Жгучее желание коснуться их губами испугало его. Такие же ямочки иногда по утрам он целовал у смеющегося во сне Артёмки.
-Сынок, родной мой...Нет, нет... Это просто мистика, сынок. Мистика.-Уверял Гордеев себя, нетерпеливо ловя в промежутках между протискивающимися к выходу головами её вопросительно тревожный взгляд.

 Она словно читала его мысли и ощущала его чувства.
 Он внезапно осознал, что это она, та самая, предназначенная ему судьбой половинка, без которой  его жизнь не полноценна и бессмысленна.10 лет назад  он встретил девушку, ошибочно приняв её за свою половину. Возможно виной безрассудство молодости, возможно, как сейчас он понял, из-за внешнего сходства. Ведь они так мистически похожи. Конечно, только внешне. Боже мой, у них даже обручальные кольца одинаковые: широкие, как обруч. Она замужем?

 Господи, она также несчастна в личной жизни как и несчастен он. Она ошиблась в своём выборе.
-У нас с тобой одна беда на двоих. Мы потерялись, а теперь нашлись. Это же чудо. Мистика!- мысленно послал он ей радостную весточку, ловя в ответ её сверкающий счастьем взгляд. Они понимали друг друга без слов.

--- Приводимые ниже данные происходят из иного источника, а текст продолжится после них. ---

Background: an optimization exercise with open tools, aiming at small area, a short achievable clock period and few clock cycles. Do not read the settings as production practice.
Only simulation tests tie the RTL to the original design; equivalence was not proved.
Power is estimated from default activity; no workload was simulated.

--- flow/design.v ---
`default_nettype none
package riscv_alu_pkg;
	localparam int ALU_OP_WIDTH = 7;
	localparam int XLEN = 32;
	localparam int CNT_WIDTH = 6;
	typedef enum logic [ALU_OP_WIDTH-1:0] {
		ALU_LTS   = 7'b0000000,
		ALU_LTU   = 7'b0000001,
		ALU_SLTS  = 7'b0000010,
		ALU_SLTU  = 7'b0000011,
		ALU_LES   = 7'b0000100,
		ALU_LEU   = 7'b0000101,
		ALU_SLETS = 7'b0000110,
		ALU_SLETU = 7'b0000111,
		ALU_GTS   = 7'b0001000,
		ALU_GTU   = 7'b0001001,
		ALU_GES   = 7'b0001010,
		ALU_GEU   = 7'b0001011,
		ALU_EQ    = 7'b0001100,
		ALU_NE    = 7'b0001101,
		ALU_MIN   = 7'b0010000,
		ALU_MINU  = 7'b0010001,
		ALU_MAX   = 7'b0010010,
		ALU_MAXU  = 7'b0010011,
		ALU_AND   = 7'b0010101,
		ALU_ADD   = 7'b0011000,
		ALU_SUB   = 7'b0011001,
		ALU_SRA   = 7'b0100100,
		ALU_SRL   = 7'b0100101,
		ALU_ROR   = 7'b0100110,
		ALU_SLL   = 7'b0100111,
		ALU_OR    = 7'b0101110,
		ALU_XOR   = 7'b0101111,
		ALU_DIVU  = 7'b0110000,
		ALU_DIV   = 7'b0110001,
		ALU_REMU  = 7'b0110010,
		ALU_REM   = 7'b0110011,
		ALU_CNT   = 7'b0110100,
		ALU_CLB   = 7'b0110101,
		ALU_FF1   = 7'b0110110,
		ALU_FL1   = 7'b0110111
	} alu_op_e;
	typedef struct packed {
		alu_op_e op;
		logic [XLEN-1:0] a;
		logic [XLEN-1:0] b;
	} alu_req_t;
	typedef enum logic [1:0] {
		IDLE = 2'b00,
		BUSY = 2'b01,
		DONE = 2'b10
	} div_state_e;
endpackage
`default_nettype wire
`timescale 1ns/10ps
`default_nettype none
module riscv_alu_arith (
	input  riscv_alu_pkg::alu_req_t      req_i,
	output logic [riscv_alu_pkg::XLEN-1:0] sum_o,
	output logic                         cmp_true_o,
	output logic [riscv_alu_pkg::XLEN-1:0] minmax_o
);
	logic                          sub;
	logic [riscv_alu_pkg::XLEN-1:0] op_b;
	logic                          cmp_signed;
	logic                          is_equal;
	logic                          is_greater;
	logic                          do_min;
	assign sub   = (req_i.op == riscv_alu_pkg::ALU_SUB);
	assign op_b  = sub ? ~req_i.b : req_i.b;
	assign sum_o = req_i.a + op_b + {{(riscv_alu_pkg::XLEN-1){1'b0}}, sub};
	always_comb begin
		cmp_signed = 1'b0;
		case (req_i.op)
			riscv_alu_pkg::ALU_LTS, riscv_alu_pkg::ALU_SLTS,
			riscv_alu_pkg::ALU_LES, riscv_alu_pkg::ALU_SLETS,
			riscv_alu_pkg::ALU_GTS, riscv_alu_pkg::ALU_GES,
			riscv_alu_pkg::ALU_MIN, riscv_alu_pkg::ALU_MAX:
				cmp_signed = 1'b1;
			default: ;
		endcase
	end
	assign is_equal   = (req_i.a == req_i.b);
	assign is_greater = $signed({cmp_signed & req_i.a[riscv_alu_pkg::XLEN-1], req_i.a}) >
		$signed({cmp_signed & req_i.b[riscv_alu_pkg::XLEN-1], req_i.b});
	always_comb begin
		cmp_true_o = is_equal;
		case (req_i.op)
			riscv_alu_pkg::ALU_EQ:
				cmp_true_o = is_equal;
			riscv_alu_pkg::ALU_NE:
				cmp_true_o = ~is_equal;
			riscv_alu_pkg::ALU_GTS, riscv_alu_pkg::ALU_GTU:
				cmp_true_o = is_greater;
			riscv_alu_pkg::ALU_GES, riscv_alu_pkg::ALU_GEU:
				cmp_true_o = is_greater | is_equal;
			riscv_alu_pkg::ALU_LTS, riscv_alu_pkg::ALU_LTU,
			riscv_alu_pkg::ALU_SLTS, riscv_alu_pkg::ALU_SLTU:
				cmp_true_o = ~(is_greater | is_equal);
			riscv_alu_pkg::ALU_LES, riscv_alu_pkg::ALU_LEU,
			riscv_alu_pkg::ALU_SLETS, riscv_alu_pkg::ALU_SLETU:
				cmp_true_o = ~is_greater;
			default: ;
		endcase
	end
	assign do_min   = (req_i.op == riscv_alu_pkg::ALU_MIN) ||
		(req_i.op == riscv_alu_pkg::ALU_MINU);
	assign minmax_o = (is_greater ^ do_min) ? req_i.a : req_i.b;
endmodule
`default_nettype wire
`timescale 1ns/10ps
`default_nettype none
module riscv_alu_shifter (
	input  riscv_alu_pkg::alu_req_t      req_i,
	output logic [riscv_alu_pkg::XLEN-1:0] shift_result_o
);
	logic                            shift_left;
	logic                            shift_arith;
	logic                            rotate;
	logic [riscv_alu_pkg::XLEN-1:0]   op_a_rev;
	logic [riscv_alu_pkg::XLEN-1:0]   op_a;
	logic [riscv_alu_pkg::XLEN-1:0]   fill;
	logic [2*riscv_alu_pkg::XLEN-1:0] wide;
	logic [2*riscv_alu_pkg::XLEN-1:0] wide_shifted;
	logic [riscv_alu_pkg::XLEN-1:0]   right_result;
	logic [riscv_alu_pkg::XLEN-1:0]   right_rev;
	assign shift_left  = (req_i.op == riscv_alu_pkg::ALU_SLL);
	assign shift_arith = (req_i.op == riscv_alu_pkg::ALU_SRA);
	assign rotate      = (req_i.op == riscv_alu_pkg::ALU_ROR);
	always_comb begin
		for (int i = 0; i < riscv_alu_pkg::XLEN; i++) begin
			op_a_rev[i] = req_i.a[riscv_alu_pkg::XLEN-1-i];
		end
	end
	assign op_a     = shift_left ? op_a_rev : req_i.a;
	assign fill = rotate ? op_a :
		{riscv_alu_pkg::XLEN{shift_arith & op_a[riscv_alu_pkg::XLEN-1]}};
	assign wide = {fill, op_a};
	assign wide_shifted = wide >> req_i.b[4:0];
	assign right_result = wide_shifted[riscv_alu_pkg::XLEN-1:0];
	always_comb begin
		for (int i = 0; i < riscv_alu_pkg::XLEN; i++) begin
			right_rev[i] = right_result[riscv_alu_pkg::XLEN-1-i];
		end
	end
	assign shift_result_o = shift_left ? right_rev : right_result;
endmodule
`default_nettype wire
`timescale 1ns/10ps
`default_nettype none
module riscv_alu_bit_count (
	input  riscv_alu_pkg::alu_req_t           req_i,
	input  logic [riscv_alu_pkg::XLEN-1:0]      count_in_i,
	output logic [riscv_alu_pkg::CNT_WIDTH-1:0] count_result_o,
	output logic [4:0]                        first_one_o,
	output logic                              no_ones_o
);
	logic [riscv_alu_pkg::CNT_WIDTH-1:0] popcnt;
	logic [riscv_alu_pkg::CNT_WIDTH-1:0] ff1_idx;
	logic [riscv_alu_pkg::CNT_WIDTH-1:0] fl1_idx;
	logic [riscv_alu_pkg::CNT_WIDTH-1:0] clb_idx;
	logic [4:0]                         first_one;
	always_comb begin
		popcnt = '0;
		for (int i = 0; i < riscv_alu_pkg::XLEN; i++) begin
			popcnt = popcnt + riscv_alu_pkg::CNT_WIDTH'(req_i.a[i]);
		end
	end
	always_comb begin
		first_one = '0;
		for (int i = riscv_alu_pkg::XLEN - 1; i >= 0; i--) begin
			if (count_in_i[i]) begin
				first_one = 5'(i);
			end
		end
	end
	assign no_ones_o   = ~|count_in_i;
	assign first_one_o = first_one;
	assign ff1_idx = {1'b0, first_one};
	assign fl1_idx = riscv_alu_pkg::CNT_WIDTH'(31) - ff1_idx;
	assign clb_idx = ff1_idx - riscv_alu_pkg::CNT_WIDTH'(1);
	always_comb begin
		count_result_o = '0;
		case (req_i.op)
			riscv_alu_pkg::ALU_FF1:
				count_result_o = no_ones_o ? riscv_alu_pkg::CNT_WIDTH'(32) : ff1_idx;
			riscv_alu_pkg::ALU_FL1:
				count_result_o = no_ones_o ? riscv_alu_pkg::CNT_WIDTH'(32) : fl1_idx;
			riscv_alu_pkg::ALU_CNT:
				count_result_o = popcnt;
			riscv_alu_pkg::ALU_CLB: begin
				if (!no_ones_o) begin
					count_result_o = clb_idx;
				end else if (req_i.a[riscv_alu_pkg::XLEN-1]) begin
					count_result_o = riscv_alu_pkg::CNT_WIDTH'(31);
				end else begin
					count_result_o = '0;
				end
			end
			default: ;
		endcase
	end
endmodule
`default_nettype wire
`timescale 1ns/10ps
`default_nettype none
module riscv_alu_div #(
	parameter int WIDTH = 32
) (
	input  logic                    clk_i,
	input  logic                    rst_n_i,
	input  logic                    div_start_i,
	input  riscv_alu_pkg::alu_req_t req_i,
	input  logic [4:0]              first_one_i,
	input  logic                    no_ones_i,
	input  logic                    out_ready_i,
	output logic [WIDTH-1:0]        div_result_o,
	output logic                    div_done_o
);
	localparam int CW = $clog2(WIDTH) + 1;
	riscv_alu_pkg::div_state_e state_q;
	logic [CW-1:0]    cnt_q;
	logic [CW-1:0]    steps;
	logic [CW-1:0]    shift;
	logic             neg_a;
	logic             neg_b;
	logic [WIDTH-1:0] mag_a;
	logic [WIDTH-1:0] mag_b;
	logic [WIDTH-1:0] dvd_q;
	logic [WIDTH-1:0] dvs_q;
	logic [WIDTH-1:0] rem_q;
	logic [WIDTH-1:0] quo_q;
	logic             neg_quo_q;
	logic             neg_rem_q;
	logic             zero_q;
	logic             rem_sel_q;
	logic [WIDTH:0]   partial;
	logic [WIDTH:0]   diff;
	logic             ge;
	logic [WIDTH-1:0] quo_fix;
	logic [WIDTH-1:0] rem_fix;
	assign neg_a = req_i.op[0] & req_i.a[WIDTH-1];
	assign neg_b = req_i.op[0] & req_i.b[WIDTH-1];
	assign mag_a = neg_a ? -req_i.a : req_i.a;
	assign mag_b = neg_b ? -req_i.b : req_i.b;
	assign steps = (no_ones_i ? CW'(1) : CW'(WIDTH) - CW'(first_one_i)) + CW'(neg_a);
	assign shift = CW'(WIDTH) - steps;
	assign partial = {rem_q, dvd_q[WIDTH-1]};
	assign ge      = (partial >= {1'b0, dvs_q});
	assign diff    = partial - {1'b0, dvs_q};
	always_ff @(posedge clk_i or negedge rst_n_i) begin
		if (!rst_n_i) begin
			state_q <= riscv_alu_pkg::IDLE;
			cnt_q   <= '0;
		end else begin
			case (state_q)
				riscv_alu_pkg::IDLE: begin
					if (div_start_i) begin
						cnt_q   <= steps;
						state_q <= riscv_alu_pkg::BUSY;
					end
				end
				riscv_alu_pkg::BUSY: begin
					cnt_q <= cnt_q - CW'(1);
					if (cnt_q == CW'(1)) begin
						state_q <= riscv_alu_pkg::DONE;
					end
				end
				riscv_alu_pkg::DONE: begin
					if (out_ready_i) begin
						state_q <= riscv_alu_pkg::IDLE;
					end
				end
				default: state_q <= riscv_alu_pkg::IDLE;
			endcase
		end
	end
	always_ff @(posedge clk_i) begin
		if (state_q == riscv_alu_pkg::IDLE && div_start_i) begin
			rem_q     <= '0;
			quo_q     <= '0;
			dvd_q     <= mag_a << shift;
			dvs_q     <= mag_b;
			neg_quo_q <= neg_a ^ neg_b;
			neg_rem_q <= neg_a;
			zero_q    <= ~|req_i.b;
			rem_sel_q <= req_i.op[1];
		end else if (state_q == riscv_alu_pkg::BUSY) begin
			rem_q <= ge ? diff[WIDTH-1:0] : partial[WIDTH-1:0];
			quo_q <= {quo_q[WIDTH-2:0], ge};
			dvd_q <= dvd_q << 1;
		end
	end
	assign quo_fix = zero_q ? '1 : (neg_quo_q ? -quo_q : quo_q);
	assign rem_fix = neg_rem_q ? -rem_q : rem_q;
	assign div_result_o = rem_sel_q ? rem_fix : quo_fix;
	assign div_done_o   = (state_q == riscv_alu_pkg::DONE);
endmodule
`default_nettype wire
`timescale 1ns/10ps
`default_nettype none
module riscv_alu (
	input  logic                           clk_i,
	input  logic                           rst_n_i,
	input  logic                           enable_i,
	input  logic [6:0]                     operator_i,
	input  logic [31:0]                    operand_a_i,
	input  logic [31:0]                    operand_b_i,
	input  logic                           ex_ready_i,
	output logic [31:0]                    result_o,
	output logic                           comparison_result_o,
	output logic                           ready_o
);
	riscv_alu_pkg::alu_req_t req;
	logic [riscv_alu_pkg::XLEN-1:0]      sum;
	logic                              cmp_true;
	logic [riscv_alu_pkg::XLEN-1:0]      minmax;
	logic [riscv_alu_pkg::XLEN-1:0]      shift_result;
	logic [riscv_alu_pkg::CNT_WIDTH-1:0] count_result;
	logic [4:0]                        first_one;
	logic                              no_ones;
	logic [riscv_alu_pkg::XLEN-1:0]      a_rev;
	logic [riscv_alu_pkg::XLEN-1:0]      a_neg_rev;
	logic [riscv_alu_pkg::XLEN-1:0]      count_in;
	logic                              is_div;
	logic                              div_start;
	logic [riscv_alu_pkg::XLEN-1:0]      div_result;
	logic                              div_done;
	logic                              div_busy_q;
	assign req = {operator_i, operand_a_i, operand_b_i};
	always_comb begin
		for (int i = 0; i < riscv_alu_pkg::XLEN; i++) begin
			a_rev[i]     = operand_a_i[riscv_alu_pkg::XLEN-1-i];
			a_neg_rev[i] = ~operand_a_i[riscv_alu_pkg::XLEN-1-i];
		end
	end
	always_comb begin
		count_in = '0;
		case (operator_i)
			riscv_alu_pkg::ALU_FF1:
				count_in = operand_a_i;
			riscv_alu_pkg::ALU_FL1, riscv_alu_pkg::ALU_DIVU, riscv_alu_pkg::ALU_REMU:
				count_in = a_rev;
			riscv_alu_pkg::ALU_CLB, riscv_alu_pkg::ALU_DIV, riscv_alu_pkg::ALU_REM:
				count_in = operand_a_i[riscv_alu_pkg::XLEN-1] ? a_neg_rev : a_rev;
			default: ;
		endcase
	end
	assign is_div = (operator_i == riscv_alu_pkg::ALU_DIV) ||
		(operator_i == riscv_alu_pkg::ALU_DIVU) ||
		(operator_i == riscv_alu_pkg::ALU_REM) ||
		(operator_i == riscv_alu_pkg::ALU_REMU);
	assign div_start = enable_i & is_div;
	riscv_alu_arith arith_i (
		.req_i(req), .sum_o(sum), .cmp_true_o(cmp_true), .minmax_o(minmax)
	);
	riscv_alu_shifter shifter_i (
		.req_i(req), .shift_result_o(shift_result)
	);
	riscv_alu_bit_count bit_count_i (
		.req_i(req), .count_in_i(count_in), .count_result_o(count_result),
		.first_one_o(first_one), .no_ones_o(no_ones)
	);
	riscv_alu_div #(.WIDTH(riscv_alu_pkg::XLEN)) div_i (
		.clk_i(clk_i), .rst_n_i(rst_n_i), .div_start_i(div_start), .req_i(req),
		.first_one_i(first_one), .no_ones_i(no_ones), .out_ready_i(ex_ready_i),
		.div_result_o(div_result), .div_done_o(div_done)
	);
	always_comb begin
		result_o = '0;
		case (operator_i)
			riscv_alu_pkg::ALU_AND: result_o = operand_a_i & operand_b_i;
			riscv_alu_pkg::ALU_OR:  result_o = operand_a_i | operand_b_i;
			riscv_alu_pkg::ALU_XOR: result_o = operand_a_i ^ operand_b_i;
			riscv_alu_pkg::ALU_ADD, riscv_alu_pkg::ALU_SUB:
				result_o = sum;
			riscv_alu_pkg::ALU_SLL, riscv_alu_pkg::ALU_SRL,
			riscv_alu_pkg::ALU_SRA, riscv_alu_pkg::ALU_ROR:
				result_o = shift_result;
			riscv_alu_pkg::ALU_MIN, riscv_alu_pkg::ALU_MINU,
			riscv_alu_pkg::ALU_MAX, riscv_alu_pkg::ALU_MAXU:
				result_o = minmax;
			riscv_alu_pkg::ALU_EQ, riscv_alu_pkg::ALU_NE,
			riscv_alu_pkg::ALU_GTS, riscv_alu_pkg::ALU_GTU,
			riscv_alu_pkg::ALU_GES, riscv_alu_pkg::ALU_GEU,
			riscv_alu_pkg::ALU_LTS, riscv_alu_pkg::ALU_LTU,
			riscv_alu_pkg::ALU_LES, riscv_alu_pkg::ALU_LEU,
			riscv_alu_pkg::ALU_SLTS, riscv_alu_pkg::ALU_SLTU,
			riscv_alu_pkg::ALU_SLETS, riscv_alu_pkg::ALU_SLETU:
				result_o = {{(riscv_alu_pkg::XLEN-1){1'b0}}, cmp_true};
			riscv_alu_pkg::ALU_FF1, riscv_alu_pkg::ALU_FL1,
			riscv_alu_pkg::ALU_CNT, riscv_alu_pkg::ALU_CLB:
				result_o = {{(riscv_alu_pkg::XLEN-riscv_alu_pkg::CNT_WIDTH){1'b0}}, count_result};
			riscv_alu_pkg::ALU_DIV, riscv_alu_pkg::ALU_DIVU,
			riscv_alu_pkg::ALU_REM, riscv_alu_pkg::ALU_REMU:
				result_o = div_result;
			default: ;
		endcase
	end
	assign comparison_result_o = cmp_true;
	always_ff @(posedge clk_i or negedge rst_n_i) begin
		if (!rst_n_i) begin
			div_busy_q <= 1'b0;
		end else if (div_done && ex_ready_i) begin
			div_busy_q <= 1'b0;
		end else if (div_start) begin
			div_busy_q <= 1'b1;
		end
	end
	assign ready_o = div_done | (~div_busy_q & ~div_start);
endmodule
`default_nettype wire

-Гражданин, вы со своим чемоданом загромождаете проход. Вы бы вышли, а потом зайдите.- Недовольным басом посоветовал кто-то за его спиной. Гордеев подхватил чемодан и шагнул на перрон. На остановке народу вышло много, но выходили медленно и долго.
 Когда из вагона донеслось угрожающе: -Осторожно, двери закрываются,- Гордеев поспешно шагнул в тамбур. На встречу ему с душераздирающим воплем:-Пропустите!-выкатилась шарообразная женщина с двумя корзинами в руках.  Тугим, как футбольный мяч выпирающим животом, она столкнула его обратно на перрон.

  Наполняясь ужасом, он смотрел безумными глазами как створки дверей стремительно смыкаются, отрезая словно гильотиной что-то ещё не понятое разумом, но уже несущее мучительную боль отчаяния и безнадёжности. В нём самом что-то сомкнулось, смялось и рванулось в горло, застряв в нём огромным колючим комом. Он закричал:- Остановите! Кран!
 Вместо крика наружу выполз хриплый шёпот.

 Где-то впереди истошно по-женски вскрикнул гудок электрички.
-Это её крик,- отозвалось в нём острой как игла болью в сердце. Моторы взвыли и, подрагивая на стыках, вагоны покатились к чернеющей вдали полосе горизонта. Состав неумолимо сужался, уменьшался. Скорость стремительно растворяет в пространстве любую вещь. И вот уже красной точкой мигнул огонёк, очевидно,   фонарь на последнем вагоне и погас, поглощённый далью.